Nick (a former FXPAL Intern) is exploring the design space of interactive, semi-automated visualizations that can be put together quickly and yet leverage the kinds of interaction design characteristic of computer games.
The idea is to enable a journalist to illustrate a story with an interactive data set that would engage readers and cause them to learn more about the data. The challenges include how to create an engaging experience without the kind of authoring process that goes into creating games, and how to translate that engagement into learning.
Nick’s visualizations (which you can try here) are based on the distributions of various kinds of data over the map of the US. The interactions are interesting, but I think more work remains to be done to make them more engaging and more informative.
My take on improving engagement is to add a competitive aspect. Rather than deriving the reward structure of the game from the data, it might be better to make it competitive: you earn points in solving tasks, and system ranks you compared with some other recent players. Of course this requires a more sophisticated back end that can keep track of scores, but it’s not too hard to build these now.
To make the interaction more informative, the tasks should be designed so that they cause people to form and then test hypotheses. Nick’s data includes such health-related variables as adult smoking, binge drinking, diabetes and obesity rates (among others). One possible class of interactions that might be both challenging and give insight into how unevenly these kinds of variables tend to be distributed is to find regional outliers: states or counties for which the reported rates are significantly different from their neighbors. The task could be made more interesting by starting with a coarse sample of the data (state level, for example), and then drilling down into more specific regions, and then counties. My guess is that state-level averages mask a lot of county-level variability, which might make for some interesting sleuthing.

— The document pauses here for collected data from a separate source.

What follows belongs to an exercise in optimizing a design on an open flow for small area; a production flow would make more cautious choices. RTL that was checked went through simulation tests only; none was proved equivalent to the original. The RTL of runs 6 and 7 was laid out without a check of its function. Power is estimated from default activity; no workload was simulated.

$ cat flow/config.mk
export PLATFORM = sky130hd
export DESIGN_NAME = rvCoreTop
export DESIGN_NICKNAME = rvCoreTop
export VERILOG_FILES = /design/flow/design.v
export SDC_FILE = /design/flow/constraint.sdc
export NUM_CORES = 4
export LEC_CHECK = 0
export CAP_MARGIN = 20
export CORE_MARGIN = 2
export CORE_UTILIZATION = 40
export SLEW_MARGIN = 20
$ cat flow/constraint.sdc
create_clock -name core_clock -period 10.0 [get_ports {clk}]
set_input_delay 2.0000 -clock core_clock [delete_from_list [all_inputs] [get_ports {clk}]]
set_output_delay 2.0000 -clock core_clock [all_outputs]
set_load 0.01 [all_outputs]
$ cat flow/design.v
`timescale 1ns/1ps
`default_nettype none
module rvCoreTop (
  input  wire         clk,
  input  wire         reset,
  output wire         wb_cyc,
  output wire         wb_stb,
  output wire         wb_we,
  output wire [31:0]  wb_adr,
  output wire [31:0]  wb_dat_w,
  output wire [3:0]   wb_sel,
  input  wire [31:0]  wb_dat_r,
  input  wire         wb_ack,
  output wire [63:0]  retired_count
);
  localparam logic [3:0] S_INIT  = 4'd0,    
                         S_FETCH = 4'd1,    
                         S_EXEC  = 4'd2,    
                         S_BR2   = 4'd3,    
                         S_STS   = 4'd4,    
                         S_MEMR  = 4'd5,    
                         S_MEMW  = 4'd6,    
                         S_GL    = 4'd7,    
                         S_GWL   = 4'd8,    
                         S_GS    = 4'd9,    
                         S_L     = 4'd10,   
                         S_XL    = 4'd11,   
                         S_XS    = 4'd12,   
                         S_C     = 4'd13;   
  logic [3:0]   st;
  logic [2:0]   ph;
  logic         req;
  logic [31:0]  D;
  logic [31:0]  A;
  logic [31:0]  P;
  logic [3:0]   idxc;     
  logic [2:0]   f3c;      
  logic         alt;      
  logic [2:0]   cnt;
  logic [1:0]   sr;
  logic         c1;
  logic         c2;
  logic         zf;
  logic         flag;
  logic         sgn;
  logic         sltw;
  logic [63:0]  retired;
  wire ph0 = (ph == 3'd0);
  wire ph7 = (ph == 3'd7);
  wire ack = req & wb_ack;
  wire inExec = (st == S_EXEC);
  wire       b6 = D[6];
  wire       b5 = D[5];
  wire       b4 = D[4];
  wire       b3 = D[3];
  wire       b2 = D[2];
  wire [2:0] f3 = D[14:12];
  wire isALU   = b4 & ~b2;
  wire isLUI   = b4 & b2 & b5;
  wire isAUIPC = b4 & b2 & ~b5;
  wire isJAL   = ~b4 & b6 & b3;
  wire isJALR  = ~b4 & b6 & ~b3 & b2;
  wire isBR    = ~b4 & b6 & ~b2;
  wire isLD    = ~b4 & ~b6 & ~b5;
  wire isST    = ~b4 & ~b6 & b5;
  wire isOPR   = isALU & b5;
  wire isSH    = isALU & (f3[1:0] == 2'b01);
  wire isSLT   = isALU & (f3[2:1] == 2'b01);
  wire isJ     = isJAL | isJALR;
  logic [31:0] imm;
  always_comb
  begin
    if (b4 & b2)
      imm = {D[31:12], 12'b0};
    else if (isJAL)
      imm = {{12{D[31]}}, D[19:12], D[20], D[30:21], 1'b0};
    else if (isBR)
      imm = {{20{D[31]}}, D[7], D[30:25], D[11:8], 1'b0};
    else if (isST)
      imm = {{21{D[31]}}, D[30:25], D[11:7]};
    else
      imm = {{21{D[31]}}, D[30:20]};
  end
  wire [3:0] immd = imm[{ph, 2'b00} +: 4];
  wire [3:0] fourd = ph0 ? 4'b0100 : 4'b0000;
  logic [3:0]  wd;
  logic        wen;
  wire  [3:0]  rs1    = D[18:15];
  wire  [3:0]  rs2sel = inExec ? D[23:20] : idxc;
  logic [15:0][3:0] heads;
  assign heads[0] = 4'b0;
  genvar g;
  generate
    for (g = 1; g < 16; g++)
    begin : rf
      logic [31:0] r;
      wire we = wen & (idxc == g);
      always_ff @(posedge clk)
        r <= {we ? wd : r[3:0], r[31:4]};
      assign heads[g] = r[3:0];
    end
  endgenerate
  wire [3:0] r1 = heads[rs1];
  wire [3:0] r2 = heads[rs2sel];
  wire [3:0] Pd = P[3:0];
  wire [3:0] XR  = (isAUIPC | isJ) ? Pd : (isLUI ? 4'b0 : r1);
  wire [3:0] YR  = (isOPR | isBR) ? r2 : (isJ ? fourd : immd);
  wire       sub = isBR | isSLT | (isOPR & (f3 == 3'b000) & D[30]);
  wire       cin1 = ph0 ? sub : c1;
  wire [4:0] s1  = {1'b0, XR} + {1'b0, YR ^ {4{sub}}} + {4'b0, cin1};
  logic [3:0] res;
  always_comb
  begin
    if (isALU)
      case (f3)
        3'b000:         res = s1[3:0];
        3'b100:         res = XR ^ YR;
        3'b110:         res = XR | YR;
        3'b111:         res = XR & YR;
        3'b001, 3'b101: res = XR;           
        default:        res = 4'b0;         
      endcase
    else
      res = s1[3:0];
  end
  wire ltu  = ~s1[4];
  wire lts  = ltu ^ XR[3] ^ YR[3];
  wire zacc = (ph0 | zf) & (s1[3:0] == 4'b0);
  wire cond = isBR ? (((f3[2] ? (f3[1] ? ltu : lts) : zacc)) ^ f3[0])
                   : (f3[0] ? ltu : lts);
  wire [3:0] XN = (st == S_INIT) ? 4'b0 : ((inExec & isJALR) ? r1 : Pd);
  wire [3:0] YN = inExec ? (isJ ? immd : fourd)
                         : ((st == S_BR2) ? (flag ? immd : fourd) : 4'b0);
  wire       cin2 = ph0 ? 1'b0 : c2;
  wire [4:0] s2 = {1'b0, XN} + {1'b0, YN} + {4'b0, cin2};
  wire [3:0] nd = {s2[3:2], ph0 ? 2'b00 : s2[1:0]};
  wire pw = (inExec & ~isBR) | (st == S_BR2) | (st == S_INIT);
  wire aw = (inExec & ~isBR) | (st == S_BR2) | (st == S_INIT) | (st == S_XL) | (st == S_C);
  wire [3:0] ain = (inExec & (isLD | isST)) ? s1[3:0] : nd;
  wire       right = f3c[2];
  wire       isXL  = (st == S_XL);
  wire [3:0] qp    = {1'b0, cnt} + {3'b0, (sr != 2'b00)};
  wire [2:0] tl    = 3'd0 - qp[2:0];
  wire [2:0] t     = ((st == S_GS) & ~right) ? tl : cnt;
  wire [3:0] pt    = {1'b0, ph} + {1'b0, t};
  wire       rot   = pt[3];
  wire [3:0] kq    = {1'b0, ph} + {1'b0, cnt};
  wire lo_inv_r  = kq[3];
  wire hi_inv_r  = kq[3] | (kq[2:0] == 3'd7);
  wire lo_inv_l  = ({1'b0, ph} < qp);
  wire hi_inv_l  = ({1'b0, ph} + 4'd1 < qp);
  wire lo_inv_ld = f3c[1] ? 1'b0 : (f3c[0] ? ph[2] : (ph[2] | ph[1]));
  wire lo_inv    = isXL ? lo_inv_ld : (right ? lo_inv_r : lo_inv_l);
  wire hi_inv    = right ? hi_inv_r : hi_inv_l;
  wire fill      = (isXL | right) & sgn;
  wire [3:0] lo  = lo_inv ? {4{fill}} : D[3:0];
  wire [3:0] hi  = hi_inv ? {4{fill}} : D[7:4];
  wire [1:0] rp  = isXL ? 2'b00 : (right ? sr : (2'b00 - sr));
  wire [7:0] win = {hi, lo};
  wire [3:0] xout = win[rp +: 4];
  always_comb
  begin
    wen = 1'b0;
    wd  = xout;
    if (inExec)
    begin
      wen = b4 | (b6 & b2);
      wd  = res;
    end
    else if (sltw)
    begin
      wen = 1'b1;
      wd  = {3'b000, flag};
    end
    else if ((st == S_XL) | (st == S_XS))
      wen = 1'b1;
  end
  wire [3:0] stin = ((f3c[1:0] == 2'b00) & (ph[2] | ph[1])) ? D[27:24]
                  : (((f3c[1:0] == 2'b01) & ph[2]) ? D[19:16] : r2);
  wire [3:0] topin = (st == S_STS) ? stin : ((st == S_L) ? r2 : D[3:0]);
  wire dsh  = (st == S_STS) | (st == S_L) | (st == S_XL) | (st == S_XS)
            | (((st == S_GL) | (st == S_GS)) & rot);
  wire dcap = ack & ~wb_we;
  always_ff @(posedge clk)
  begin
    if (dcap)
      D <= wb_dat_r;
    else if (dsh)
      D <= {topin, D[31:4]};
  end
  always_ff @(posedge clk)
    P <= {pw ? nd : Pd, P[31:4]};
  genvar j;
  generate
    for (j = 0; j < 8; j++)
    begin : adig
      always_ff @(posedge clk)
        if (aw & (ph == j))
          A[4*j +: 4] <= ain;
    end
  endgenerate
  wire isSTr = ~wb_dat_r[6] & wb_dat_r[5] & ~wb_dat_r[4];
  always_ff @(posedge clk)
  begin
    c1   <= s1[4];
    c2   <= s2[4];
    zf   <= zacc;
    sltw <= inExec & ph7 & isSLT;
    if (inExec & ph7)
      flag <= cond;
    if (ack & (st == S_FETCH))
    begin
      idxc <= isSTr ? wb_dat_r[23:20] : wb_dat_r[10:7];
      f3c  <= wb_dat_r[14:12];
      alt  <= wb_dat_r[30];
    end
    if (inExec & ph0 & isLD)
      cnt <= {s1[1:0], 1'b0};
    if (inExec & ph0 & isSH)
      {cnt, sr} <= b5 ? {cnt[2], r2} : D[24:20];
    if (inExec & (ph == 3'd1) & isSH & b5)
      cnt[2] <= r2[0];
    if ((st == S_MEMW) & ack)
      cnt <= ph;
    if ((st == S_L) & ph7)
      sgn <= alt & r2[3];
    if (isXL & (ph == {1'b0, f3c[0], 1'b1}))
      sgn <= D[3] & ~f3c[2];
  end
  always_ff @(posedge clk)
  begin
    if (reset)
    begin
      st      <= S_INIT;
      ph      <= 3'd0;
      req     <= 1'b0;
      retired <= 64'd0;
    end
    else
    begin
      ph <= ph + 3'd1;
      if (ack)
        req <= 1'b0;
      case (st)
        S_INIT, S_BR2, S_XL, S_XS:
          if (ph7)
          begin
            st  <= S_FETCH;
            req <= 1'b1;
          end
        S_FETCH:
          if (ph7 & (~req | wb_ack))
            st <= S_EXEC;
        S_EXEC:
          if (ph7)
          begin
            retired <= retired + 64'd1;
            if (isBR)
              st <= S_BR2;
            else if (isLD)
            begin
              st  <= S_MEMR;
              req <= 1'b1;
            end
            else if (isST)
              st <= S_STS;
            else if (isSH)
              st <= S_L;
            else
            begin
              st  <= S_FETCH;
              req <= 1'b1;
            end
          end
        S_STS:
          if (ph7)
          begin
            st  <= S_MEMW;
            req <= 1'b1;
          end
        S_MEMR:
          if (wb_ack)
          begin
            if (~kq[3] & ~ph7)
              st <= S_GL;
            else if (ph7 & (cnt == 3'd0))
              st <= S_XL;
            else
              st <= S_GWL;
          end
        S_GWL:
          if (ph7)
            st <= S_GL;
        S_GL:
          if (ph7)
            st <= S_XL;
        S_L:
          if (ph7)
            st <= S_GS;
        S_GS:
          if (ph7)
            st <= S_XS;
        S_MEMW:
          if (wb_ack)
            st <= S_C;
        S_C:
          if (ph == cnt)
          begin
            st  <= S_FETCH;
            req <= 1'b1;
          end
        default:
          st <= S_INIT;
      endcase
    end
  end
  assign wb_cyc        = req;
  assign wb_stb        = req;
  assign wb_we         = (st == S_MEMW);
  assign wb_adr        = {A[31:2], 2'b00};
  assign wb_dat_w      = D;
  assign wb_sel        = f3c[1] ? 4'b1111
                       : (f3c[0] ? (A[1] ? 4'b1100 : 4'b0011) : (4'b0001 << A[1:0]));
  assign retired_count = retired;
endmodule
`default_nettype wire
$ cat flow/run.sh
#!/bin/bash
# synth_recipe.tcl (not shown) runs the flow's synth.tcl, then flattens the netlist and writes it again
# the make line also repeats each setting of config.mk as NAME=value (left out here)
make -C /OpenROAD-flow-scripts/flow DESIGN_CONFIG=/design/flow/config.mk WORK_HOME=/design/flow/orfs CLKGATE_MAP_FILE= SYNTH_SCRIPT=/design/flow/synth_recipe.tcl finish
==> results by group, run 1 <==
Status
  • Status: timing/DRC/antenna clean

Clocking
  • CTS Hold Bufs: 0
  • CTS sink cnt: 667
  • Latest clock arrival within the worst-skew pair: 0.60 ns
  • CTS root buf: clkbuf_16
  • Num CTS Buffers: 68
  • CTS tree: done
  • CTS Buffer Depth: 3
  • Post-CTS Setup Bufs: 0
  • H-tree levels: 3
  • Post-CTS sizing: 0
  • Worst-path clk slew: 0.06 ns

Place
  • DP Cell Count: 2,692
  • IO buf count: 167
  • DP Worst Slack: 3.83 ns
  • GPL Wtd Cong: 0.919
  • DP Area: 0.0241 mm2
  • HPWL after DPL: 38,000 um

Floorplan
  • # IOs: 170
  • Starting Density: 0.407
  • Core Rows: 85
  • DIE WIDTH: 238 um
  • Die height: 238 um
  • Core box area: 0.0540 mm2
  • Die area: 0.0568 mm2

GRT
  • Grt ovf: 0
  • Pin count of the biggest net entering global routing: 73
  • Vias in the first global route: 14,200
  • Global-route wire length before repair: 83,000 um
  • GRT Total Usage: 0.191
  • Antenna violations before repair: 0

Hold path
  • Hold Path End: rf[12].r[12]$_DFF_P_
  • Hold Crit Class: register to register
  • Hold path start: rf[12].r[16]$_DFF_P_
  • Hold path cells: 0

Synthesis
  • Syn_area_per_cell: 11.4 um2
  • Post-synth cell types: 80
  • Post-synth ARST share: 0
  • Yosys warns: 1
  • Dominant synthesized flop cell: dfxtp_1
  • Syn Inst Count: 1,921
  • EDFF count, synth: 79
  • Sequential fraction of the synthesis area: 0.643
  • Yosys reg bits: 667
  • Synthesized cell area: 0.0220 mm2

Critical path
  • Worst Path Required: 10.45 ns
  • R2R setup slack: 3.73 ns
  • CP max stage delay: 0.87 ns
  • CP cell instances: or4b_4, mux2i_4, nand2_1, and3_1, a311oi_1, a31oi_1, o21ai_0, o21ai_0, xnor2_1, fa_1, a21o_1, a21oi_1, xor2_1, nor3_1, a31oi_1, a21o_1, o221ai_1, a21oi_1, buf_4, a21oi_1
  • Crit end category: register
  • FF-to-FF path depth: 20
  • Worst r2r src: st[1]$_SDFFE_PP0P_
  • Crit path DAT: 6.72 ns
  • Crit-path max FO: 26
  • CP delay by family, top: compound AO/OA/AOI/OAI gates
  • Crit-path slowest cell: dfxtp_1
  • Buf/Inv on CP: 1
  • Critical path launch point type: register
  • Setup Crit Path Kind: register to register
  • Worst r2r dst: rf[6].r[31]$_DFF_P_
  • Most used cell along the critical path: a21oi_1

Power and ir drop
  • Combinational Power Share: 0.021
  • Final Power: 5.50 mW
  • Pint: 4.39 mW
  • Clock power frac: 0.485
  • Pwr dens: 207 mW/mm2
  • Switch share: 0.202
  • Leakage: 10.1 nW
  • Flop pwr share: 0.494
  • Worst vdd ir: 162 uV
  • Net Switching: 1.11 mW

Drt
  • Aggregate routed wire length: 54,400 um
  • Router iterations before antenna repair: 5
  • Routed Antenna Nets: 0
  • DR DRC count: 0
  • Initial drt markers: 1,115
  • Avg WL per Cell: 19.3 um
  • Vias per cell: 5.13
  • Routed vias: 14,400

Timing
  • Slew Limit Fails: 0
  • Final Cycle Share: 0.627
  • Upper clock frequency limit: 160 MHz
  • Fin. Hold Viols: 0
  • # setup viols final: 0
  • Worst hold slack: 0.304 ns
  • RSZ-0062 raised after global routing: no
  • Setup TNS: 0 ns
  • Period minus WS final: 6.27 ns
  • Max Clock Skew: 0.0309 ns
  • Post-layout worst setup margin: 3.73 ns
  • Slew HR: 0.231
  • Worst-Margin Slew: 1.15 ns

Cells and area
  • Finished Cell Area: 0.0265 mm2
  • Fill cells: 4,780
  • # nets final: 2,141
  • P&R area growth vs syn: 20.7%
  • Multi-input gate area: 0.00710 mm2
  • Final core utilization: 0.491
  • Layout cell share with drive strength beyond 1: 0.108
  • Final Non-Filler Cells: 2,814
  • Register Area: 0.0141 mm2
  • ANT cells: 0

Run
  • Max Cap Viol: 0
==> placed cells by master, fill, tap and decap left out, drive strengths merged, types with 12 or more instances in the layout <==
cell and count:
mux2 51, inv 52, xnor2 23, and3 13, nand4 17, nand3 42
edfxtp 79, a21oi 128, clkinv 16, dfxtp 588, nor2 174, or3 17
o21ai 74, ha 35, nor3 24, xor2 40, mux2i 30, nand2b 15
a21o 12, buf 21, clkdlybuf4s50 166, nor2b 13, nand2 205, mux4 20
clkbuf 87
==> cell usage after synthesis, types with 6 or more instances <==
library cell | number | area (um2)
a21oi_1 | 128 | 641
edfxtp_1 | 79 | 2370
nor2_1 | 174 | 653
mux2i_1 | 27 | 270
buf_4 | 38 | 285
o21ai_0 | 73 | 365
nand4_1 | 17 | 106
o31ai_1 | 7 | 52.6
nor4_1 | 7 | 43.8
and3_1 | 13 | 81.3
a22o_1 | 7 | 61.3
xor2_1 | 40 | 350
dfxtp_1 | 588 | 11800
buf_1 | 6 | 22.5
nand3_1 | 42 | 210
or3_1 | 17 | 106
a21o_1 | 12 | 90.1
nor2b_1 | 13 | 81.3
a22oi_1 | 6 | 45.0
nand4b_1 | 6 | 52.6
a211oi_1 | 7 | 52.6
nor3_1 | 24 | 120
ha_1 | 35 | 438
mux2_2 | 51 | 574
and2_1 | 9 | 56.3
nand2b_1 | 15 | 93.8
mux4_2 | 19 | 428
xnor2_1 | 23 | 201
buf_2 | 9 | 45.0
and4_1 | 7 | 61.3
inv_1 | 47 | 176
a311oi_1 | 10 | 87.6
clkbuf_1 | 57 | 214
nand2_1 | 205 | 769
==> worst register-to-register path, stage by stage, from the launching register on <==
cell      delay, ns
dfxtp_1        0.87
or4b_4         0.75
mux2i_4        0.58
nand2_1        0.11
and3_1         0.19
a311oi_1       0.24
a31oi_1        0.08
o21ai_0        0.64
o21ai_0        0.31
xnor2_1        0.21
fa_1           0.43
a21o_1         0.17
a21oi_1        0.16
xor2_1         0.38
nor3_1         0.08
a31oi_1        0.17
a21o_1         0.12
o221ai_1       0.10
a21oi_1        0.18
buf_4          0.24
a21oi_1        0.12
==> power by group through the flow <==
stage | clock network, mW | registers, mW | logic [mW]
floorplan | 0 | 2.77 | 0.0699
global placement | 0 | 2.78 | 0.114
detailed placement | 0 | 2.78 | 0.115
CTS | 2.74 | 2.72 | 0.116
global route | 2.83 | 2.72 | 0.127
finish | 2.67 | 2.72 | 0.116
==> area by class of cell <==
type                       instances  area share
clock buffer                      87      0.0710
sequential                       667       0.533
inverter                          49     0.00693
tap                              696      0.0328
clock inverter                    35      0.0202
timing repair buffer             187      0.0685
multi-input combinational       1093       0.268
==> worst max path at each step <==
stage | start | end | slack (ns) | cells after the start
5_1_grt | st[1]$_SDFFE_PP0P_ | rf[6].r[31]$_DFF_P_ | 3.34 | 19
6_report | st[1]$_SDFFE_PP0P_ | rf[6].r[31]$_DFF_P_ | 3.73 | 20
4_1_cts | st[1]$_SDFFE_PP0P_ | rf[14].r[30]$_DFF_P_ | 3.79 | 18
3_5_place_dp | st[1]$_SDFFE_PP0P_ | rf[14].r[30]$_DFF_P_ | 3.83 | 18
3_3_place_gp | st[1]$_SDFFE_PP0P_ | rf[4].r[31]$_DFF_P_ | 3.93 | 20
2_1_floorplan | st[3]$_SDFFE_PP0P_ | rf[4].r[31]$_DFF_P_ | 4.91 | 22
==> routing by layer <==
metal | part of all wire | wire (um) | vias up | GRT usage
met5 | 0 | 0 | - | 0
met4 | 0.030 | 1650 | 0 | 0.0703
met3 | 0.054 | 2950 | 115 | 0.0373
met2 | 0.47 | 25800 | 452 | 0.317
met1 | 0.44 | 24000 | 6960 | 0.247
li1 | - | - | 6902 | -
==> logic make-up after synthesis <==
logic type,after synthesis,synth area share
compound gates,313,0.0883
simple gates,574,0.121
flops,667,0.643
fa+ha+maj,40,0.0245
other cells,1,0.000171
xor+xnor,63,0.0251
buf+inv,162,0.0357
mux,101,0.0618
==> flip-flops by register name, indices dropped and copies added, names as in the netlist, 4 cells and up <==
signal	flops
P	32
D	32
rf.r	480
retired	64
st	4
idxc	4
A	32
==> run 2, diff against run 1 <==
--- a/flow/config.mk
+++ b/flow/config.mk
@@ -6,6 +6,8 @@
 export NUM_CORES = 4
 export LEC_CHECK = 0
+export ABC_AREA = 1
 export CAP_MARGIN = 20
 export CORE_MARGIN = 2
 export CORE_UTILIZATION = 40
+export CTS_BUF_LIST = sky130_fd_sc_hd__clkbuf_4
 export SLEW_MARGIN = 20
==> results by group, run 2 <==
Timing
  • # setup viols final: 0
  • Worst-Margin Slew: 1.05 ns
  • Post-layout worst setup margin: 4.57 ns
  • Slew Limit Fails: 0
  • Fin. Hold Viols: 0
  • RSZ-0062 raised after global routing: no
  • Setup TNS: 0 ns
  • Final Cycle Share: 0.543
  • Upper clock frequency limit: 184 MHz
  • Period minus WS final: 5.43 ns
  • Max Clock Skew: 0.0628 ns
  • Slew HR: 0.301

Place
  • HPWL after DPL: 45,100 um
  • IO buf count: 167
  • GPL Wtd Cong: 0.933
  • DP Cell Count: 3,169
  • DP Area: 0.0246 mm2
  • DP Worst Slack: 4.72 ns

Floorplan
  • # IOs: 170
  • Core Rows: 86
  • Starting Density: 0.407
  • Die height: 241 um
  • Die area: 0.0581 mm2
  • Core box area: 0.0553 mm2
  • DIE WIDTH: 241 um

Synthesis
  • Synth area leader: dfxtp_1
  • Yosys reg bits: 667
  • Dominant synthesized flop cell: dfxtp_1
  • Yosys warns: 1
  • Synth area leaders: dfxtp_1 (52%), edfxtp_1 (11%), nand2_1 (6.8%)
  • Synth top area share: 0.523
  • Most numerous cell in the Yosys netlist: dfxtp_1
  • EDFF count, synth: 79
  • Synthesized cell area: 0.0225 mm2
  • Post-synth cell types: 57
  • Syn_area_per_cell: 9.65 um2
  • Synth top cells by count: dfxtp_1 (588), nand2_1 (409), inv_1 (247), nor2_1 (205), o21ai_0 (148)
  • Syn Inst Count: 2,331
  • Sequential fraction of the synthesis area: 0.629
  • Post-synth ARST share: 0

Cells and area
  • Largest Register: rf.r
  • Number of flip-flops under the largest register name: 480
  • # nets final: 2,663
  • Top flop regs: rf.r x480, retired x64
  • Final Non-Filler Cells: 3,461
  • Layout cell share with drive strength beyond 1: 0.117
  • Fill cells: 5,287
  • Commonest non-fill, non-tap cell in the layout: dfxtp_1
  • P&R area growth vs syn: 18.7%
  • Most frequent cells in the layout: dfxtp_1 (588), nand2_1 (408), inv_1 (247), clkbuf_4 (224), nor2_1 (205)
  • Finished Cell Area: 0.0267 mm2

Critical path
  • Worst Path Required: 10.77 ns
  • CP max stage delay: 0.78 ns
  • Setup crit start: ph[0]$_SDFF_PP0_
  • Setup Crit Path Kind: register to register
  • Crit-path slowest cell: dfxtp_1
  • Critical path launch point type: register
  • Crit-path max FO: 21
  • Most used cell along the critical path: o21ai_0
  • Worst r2r src: ph[0]$_SDFF_PP0_
  • Worst r2r dst: rf[7].r[30]$_DFF_P_
  • FF-to-FF path depth: 22
  • Crit end category: register
  • Buf/Inv on CP: 3
  • CP delay by family, top: compound AO/OA/AOI/OAI gates
  • CP cell instances: clkinv_1, a21oi_1, o21ai_0, o21ai_0, nand2_1, nand3_1, nand3_1, o21ai_0, o21ai_2, xor2_1, fa_1, inv_1, fa_1, xnor2_1, inv_1, o22ai_1, a221oi_1, a21oi_1, o21ai_0, nand2_1, nand2_1, o21ai_0
  • R2R setup slack: 4.57 ns
  • Crit path DAT: 6.21 ns

Clocking
  • Latest clock arrival within the worst-skew pair: 0.97 ns
  • Worst-path clk slew: 0.06 ns
  • CTS root buf: clkbuf_4
  • H-tree levels: 4
  • CTS sink cnt: 667
  • Post-CTS sizing: 0
  • CTS Hold Bufs: 0
  • CTS Buffer Depth: 3
  • CTS tree: done
  • Post-CTS Setup Bufs: 0
  • Num CTS Buffers: 165

Status
  • Status: timing/DRC/antenna clean

GRT
  • Global-route wire length before repair: 93,800 um
  • Antenna violations before repair: 6
  • Vias in the first global route: 16,400
  • Pin count of the biggest net entering global routing: 61
  • GRT Total Usage: 0.217
  • Grt ovf: 0

Drt
  • Routed vias: 16,800
  • Vias per cell: 4.84
  • Initial drt markers: 1,303
  • Router iterations before antenna repair: 5
  • Aggregate routed wire length: 61,800 um
  • Avg WL per Cell: 17.9 um
  • DR DRC count: 0
  • Routed Antenna Nets: 0

Power and ir drop
  • Final Power: 5.00 mW
  • Pwr dens: 187 mW/mm2
  • Leakage: 10.9 nW
  • Worst vdd ir: 93.2 uV

Hold path
  • Hold path start: rf[6].r[20]$_DFF_P_
  • Hold path cells: 0
  • Hold Path End: rf[6].r[16]$_DFF_P_
  • Hold Crit Class: register to register

Run
  • Max Cap Viol: 0
==> run 2: metal layers <==
metal	share of wire	track usage	vias to the layer above
met4	0.032	0.0958	4
met3	0.065	0.0573	115
met1	0.46	0.291	7882
met2	0.44	0.328	542
met5	0.00037	0	-
li1	-	-	8214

A second class of hypotheses meaningful for these kinds of data revolves around correlations: Where are two variables (e.g., soda consumed and diabetes rates) correlated (positively? negatively?), and where are they not? Is there another factor that can predict the correlation? These are basic data analysis questions that might be useful to teach to students and to newspaper readers alike.
Another way to increase engagement is to localize the data to the region from which the person is accessing the data (or to a region the user selects) to explore more regional perspectives. Starting with a person’s home town or county might make the data more meaningful and might provoke more informed hypothesis-testing.
It will be interesting to see what results Nick obtains from his explorations, and how to translate these lessons into tools that journalists and instructors can use without significant training.